» **What to work on**
The answer must be the full listing, repeated exactly.

---

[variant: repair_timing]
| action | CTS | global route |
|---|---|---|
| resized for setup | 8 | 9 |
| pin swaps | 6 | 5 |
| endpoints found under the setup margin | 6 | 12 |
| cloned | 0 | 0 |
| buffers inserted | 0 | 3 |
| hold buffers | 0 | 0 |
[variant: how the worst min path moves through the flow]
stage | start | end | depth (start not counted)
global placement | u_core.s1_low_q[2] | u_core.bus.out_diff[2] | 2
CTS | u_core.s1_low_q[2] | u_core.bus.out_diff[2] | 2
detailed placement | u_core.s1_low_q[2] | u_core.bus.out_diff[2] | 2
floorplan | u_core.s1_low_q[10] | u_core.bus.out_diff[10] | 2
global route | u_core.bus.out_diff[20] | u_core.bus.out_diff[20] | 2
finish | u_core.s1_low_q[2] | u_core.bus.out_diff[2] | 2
===== config.mk =====
export PLATFORM = sky130hd
export DESIGN_NAME = rca_serial_n
export DESIGN_NICKNAME = d
export VERILOG_FILES = /design/src/rtl/rca_serial_n.sv
export SDC_FILE = /design/constraint.sdc
export NUM_CORES = 1
export LEC_CHECK = 0
export CAP_MARGIN = 20
export CORE_ASPECT_RATIO = 0.6
export CORE_UTILIZATION = 31
export DETAILED_ROUTE_END_ITERATION = 7
export PLACE_DENSITY = 0.51
export SETUP_SLACK_MARGIN = 0.05
export SLEW_MARGIN = 20
export SYNTH_ARGS = -nofsm -noshare
export SYNTH_HDL_FRONTEND = slang
export SYNTH_SLANG_ARGS = --single-unit

===== constraint.sdc =====
create_clock -name clk -period 3.1 [get_ports clk]
set_input_delay 0.93 -clock clk [delete_from_list [all_inputs] [get_ports clk]]
set_output_delay 0.93 -clock clk [all_outputs]
set_load 0.02 [all_outputs]

===== src/rtl/rca_serial_n.sv =====
// rca_serial_n -- digit-serial ripple-carry adder.
//
// Adds two WIDTH-bit operands DIGIT bits per clock. The carry between digits
// is held in a register. Operands are captured on the input handshake, so
// the inputs are free to change while the sum is being built. The result is
// held until the output handshake completes.
//
// Parameters:
//   WIDTH  operand and sum width in bits (default 16)
//   DIGIT  bits added per clock; WIDTH must be a multiple of DIGIT (default 4)
//
// Ports:
//   clk        in   rising-edge clock
//   rst_n      in   synchronous active-low reset
//   in_valid   in   A, B, Cin present
//   in_ready   out  adder idle and able to accept operands
//   A, B       in   WIDTH-bit operands
//   Cin        in   carry into digit 0
//   out_valid  out  SUM/Cout hold a completed result
//   out_ready  in   consumer takes the result
//   SUM        out  A+B+Cin mod 2^WIDTH
//   Cout       out  carry out of bit WIDTH-1
//   OVF        out  signed overflow of the sum (only with RCA_SERIAL_OVF_EN)
//
// Optional feature macro: RCA_SERIAL_OVF_EN adds the OVF output.

module rca_serial_n #(
  parameter int WIDTH = 16,
  parameter int DIGIT = 4
) (
  input  logic             clk,
  input  logic             rst_n,
  input  logic             in_valid,
  output logic             in_ready,
  input  logic [WIDTH-1:0] A,
  input  logic [WIDTH-1:0] B,
  input  logic             Cin,
  output logic             out_valid,
  input  logic             out_ready,
  output logic [WIDTH-1:0] SUM,
  output logic             Cout
`ifdef RCA_SERIAL_OVF_EN
  ,
  output logic             OVF
`endif
);

  localparam int NDIG  = WIDTH / DIGIT;
  localparam int CNT_W = (NDIG > 1) ? $clog2(NDIG) : 1;

  generate
    if (DIGIT < 1 || DIGIT > WIDTH || (WIDTH % DIGIT) != 0) begin : g_bad_params
      $error("rca_serial_n: WIDTH must be a positive integer multiple of DIGIT");
    end
  endgenerate

  typedef enum logic [1:0] {IDLE, RUN, DONE} state_t;

  state_t                       state;
  logic [CNT_W-1:0]             cnt;
  logic                         carry;
  // Operands and sum are stored digit-indexed so the active digit is
  // selected directly by the counter.
  logic [NDIG-1:0][DIGIT-1:0]   a_reg;
  logic [NDIG-1:0][DIGIT-1:0]   b_reg;
  logic [NDIG-1:0][DIGIT-1:0]   sum_reg;

  logic [DIGIT-1:0]             a_dig;
  logic [DIGIT-1:0]             b_dig;
  logic [DIGIT:0]               dsum;
  logic                         last_dig;

  assign in_ready = (state == IDLE);
  assign SUM      = sum_reg;

  always_comb begin
    a_dig    = a_reg[cnt];
    b_dig    = b_reg[cnt];
    dsum     = {1'b0, a_dig} + {1'b0, b_dig} + {{DIGIT{1'b0}}, carry};
    last_dig = (cnt == CNT_W'(NDIG - 1));
  end

`ifdef RCA_SERIAL_OVF_EN
  // Carry into the digit's top bit is recovered as a^b^s of that bit; XOR
  // with the digit carry-out gives the two's-complement overflow.
  logic top_ovf;
  assign top_ovf = a_dig[DIGIT-1] ^ b_dig[DIGIT-1] ^ dsum[DIGIT-1] ^ dsum[DIGIT];
`endif

  always_ff @(posedge clk) begin
    if (!rst_n) begin
      state     <= IDLE;
      cnt       <= '0;
      carry     <= 1'b0;
      a_reg     <= '0;
      b_reg     <= '0;
      sum_reg   <= '0;
      Cout      <= 1'b0;
      out_valid <= 1'b0;
`ifdef RCA_SERIAL_OVF_EN
      OVF       <= 1'b0;
`endif
    end else begin
      case (state)
        IDLE: begin
          if (in_valid) begin
            a_reg <= A;
            b_reg <= B;
            carry <= Cin;
            cnt   <= '0;
            state <= RUN;
          end
        end
        RUN: begin
          sum_reg[cnt] <= dsum[DIGIT-1:0];
          carry        <= dsum[DIGIT];
          cnt          <= cnt + 1'b1;
          if (last_dig) begin
            Cout      <= dsum[DIGIT];
            out_valid <= 1'b1;
`ifdef RCA_SERIAL_OVF_EN
            OVF       <= top_ovf;
`endif
            state     <= DONE;
          end
        end
        DONE: begin
          if (out_ready) begin
            out_valid <= 1'b0;
            state     <= IDLE;
          end
        end
        default: state <= IDLE;
      endcase
    end
  end

endmodule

---

» **Reply**
[variant: repair_timing]
| action | CTS | global route |
|---|---|---|
| resized for setup | 8 | 9 |
| pin swaps | 6 | 5 |
| endpoints found under the setup margin | 6 | 12 |
| cloned | 0 | 0 |
| buffers inserted | 0 | 3 |
| hold buffers | 0 | 0 |
[variant: how the worst min path moves through the flow]
stage | start | end | depth (start not counted)
global placement | u_core.s1_low_q[2] | u_core.bus.out_diff[2] | 2
CTS | u_core.s1_low_q[2] | u_core.bus.out_diff[2] | 2
detailed placement | u_core.s1_low_q[2] | u_core.bus.out_diff[2] | 2
floorplan | u_core.s1_low_q[10] | u_core.bus.out_diff[10] | 2
global route | u_core.bus.out_diff[20] | u_core.bus.out_diff[20] | 2
finish | u_core.s1_low_q[2] | u_core.bus.out_diff[2] | 2
===== config.mk =====
export PLATFORM = sky130hd
export DESIGN_NAME = rca_serial_n
export DESIGN_NICKNAME = d
export VERILOG_FILES = /design/src/rtl/rca_serial_n.sv
export SDC_FILE = /design/constraint.sdc
export NUM_CORES = 1
export LEC_CHECK = 0
export CAP_MARGIN = 20
export CORE_ASPECT_RATIO = 0.6
export CORE_UTILIZATION = 31
export DETAILED_ROUTE_END_ITERATION = 7
export PLACE_DENSITY = 0.51
export SETUP_SLACK_MARGIN = 0.05
export SLEW_MARGIN = 20
export SYNTH_ARGS = -nofsm -noshare
export SYNTH_HDL_FRONTEND = slang
export SYNTH_SLANG_ARGS = --single-unit

===== constraint.sdc =====
create_clock -name clk -period 3.1 [get_ports clk]
set_input_delay 0.93 -clock clk [delete_from_list [all_inputs] [get_ports clk]]
set_output_delay 0.93 -clock clk [all_outputs]
set_load 0.02 [all_outputs]

===== src/rtl/rca_serial_n.sv =====
// rca_serial_n -- digit-serial ripple-carry adder.
//
// Adds two WIDTH-bit operands DIGIT bits per clock. The carry between digits
// is held in a register. Operands are captured on the input handshake, so
// the inputs are free to change while the sum is being built. The result is
// held until the output handshake completes.
//
// Parameters:
//   WIDTH  operand and sum width in bits (default 16)
//   DIGIT  bits added per clock; WIDTH must be a multiple of DIGIT (default 4)
//
// Ports:
//   clk        in   rising-edge clock
//   rst_n      in   synchronous active-low reset
//   in_valid   in   A, B, Cin present
//   in_ready   out  adder idle and able to accept operands
//   A, B       in   WIDTH-bit operands
//   Cin        in   carry into digit 0
//   out_valid  out  SUM/Cout hold a completed result
//   out_ready  in   consumer takes the result
//   SUM        out  A+B+Cin mod 2^WIDTH
//   Cout       out  carry out of bit WIDTH-1
//   OVF        out  signed overflow of the sum (only with RCA_SERIAL_OVF_EN)
//
// Optional feature macro: RCA_SERIAL_OVF_EN adds the OVF output.

module rca_serial_n #(
  parameter int WIDTH = 16,
  parameter int DIGIT = 4
) (
  input  logic             clk,
  input  logic             rst_n,
  input  logic             in_valid,
  output logic             in_ready,
  input  logic [WIDTH-1:0] A,
  input  logic [WIDTH-1:0] B,
  input  logic             Cin,
  output logic             out_valid,
  input  logic             out_ready,
  output logic [WIDTH-1:0] SUM,
  output logic             Cout
`ifdef RCA_SERIAL_OVF_EN
  ,
  output logic             OVF
`endif
);

  localparam int NDIG  = WIDTH / DIGIT;
  localparam int CNT_W = (NDIG > 1) ? $clog2(NDIG) : 1;

  generate
    if (DIGIT < 1 || DIGIT > WIDTH || (WIDTH % DIGIT) != 0) begin : g_bad_params
      $error("rca_serial_n: WIDTH must be a positive integer multiple of DIGIT");
    end
  endgenerate

  typedef enum logic [1:0] {IDLE, RUN, DONE} state_t;

  state_t                       state;
  logic [CNT_W-1:0]             cnt;
  logic                         carry;
  // Operands and sum are stored digit-indexed so the active digit is
  // selected directly by the counter.
  logic [NDIG-1:0][DIGIT-1:0]   a_reg;
  logic [NDIG-1:0][DIGIT-1:0]   b_reg;
  logic [NDIG-1:0][DIGIT-1:0]   sum_reg;

  logic [DIGIT-1:0]             a_dig;
  logic [DIGIT-1:0]             b_dig;
  logic [DIGIT:0]               dsum;
  logic                         last_dig;

  assign in_ready = (state == IDLE);
  assign SUM      = sum_reg;

  always_comb begin
    a_dig    = a_reg[cnt];
    b_dig    = b_reg[cnt];
    dsum     = {1'b0, a_dig} + {1'b0, b_dig} + {{DIGIT{1'b0}}, carry};
    last_dig = (cnt == CNT_W'(NDIG - 1));
  end

`ifdef RCA_SERIAL_OVF_EN
  // Carry into the digit's top bit is recovered as a^b^s of that bit; XOR
  // with the digit carry-out gives the two's-complement overflow.
  logic top_ovf;
  assign top_ovf = a_dig[DIGIT-1] ^ b_dig[DIGIT-1] ^ dsum[DIGIT-1] ^ dsum[DIGIT];
`endif

  always_ff @(posedge clk) begin
    if (!rst_n) begin
      state     <= IDLE;
      cnt       <= '0;
      carry     <= 1'b0;
      a_reg     <= '0;
      b_reg     <= '0;
      sum_reg   <= '0;
      Cout      <= 1'b0;
      out_valid <= 1'b0;
`ifdef RCA_SERIAL_OVF_EN
      OVF       <= 1'b0;
`endif
    end else begin
      case (state)
        IDLE: begin
          if (in_valid) begin
            a_reg <= A;
            b_reg <= B;
            carry <= Cin;
            cnt   <= '0;
            state <= RUN;
          end
        end
        RUN: begin
          sum_reg[cnt] <= dsum[DIGIT-1:0];
          carry        <= dsum[DIGIT];
          cnt          <= cnt + 1'b1;
          if (last_dig) begin
            Cout      <= dsum[DIGIT];
            out_valid <= 1'b1;
`ifdef RCA_SERIAL_OVF_EN
            OVF       <= top_ovf;
`endif
            state     <= DONE;
          end
        end
        DONE: begin
          if (out_ready) begin
            out_valid <= 1'b0;
            state     <= IDLE;
          end
        end
        default: state <= IDLE;
      endcase
    end
  end

endmodule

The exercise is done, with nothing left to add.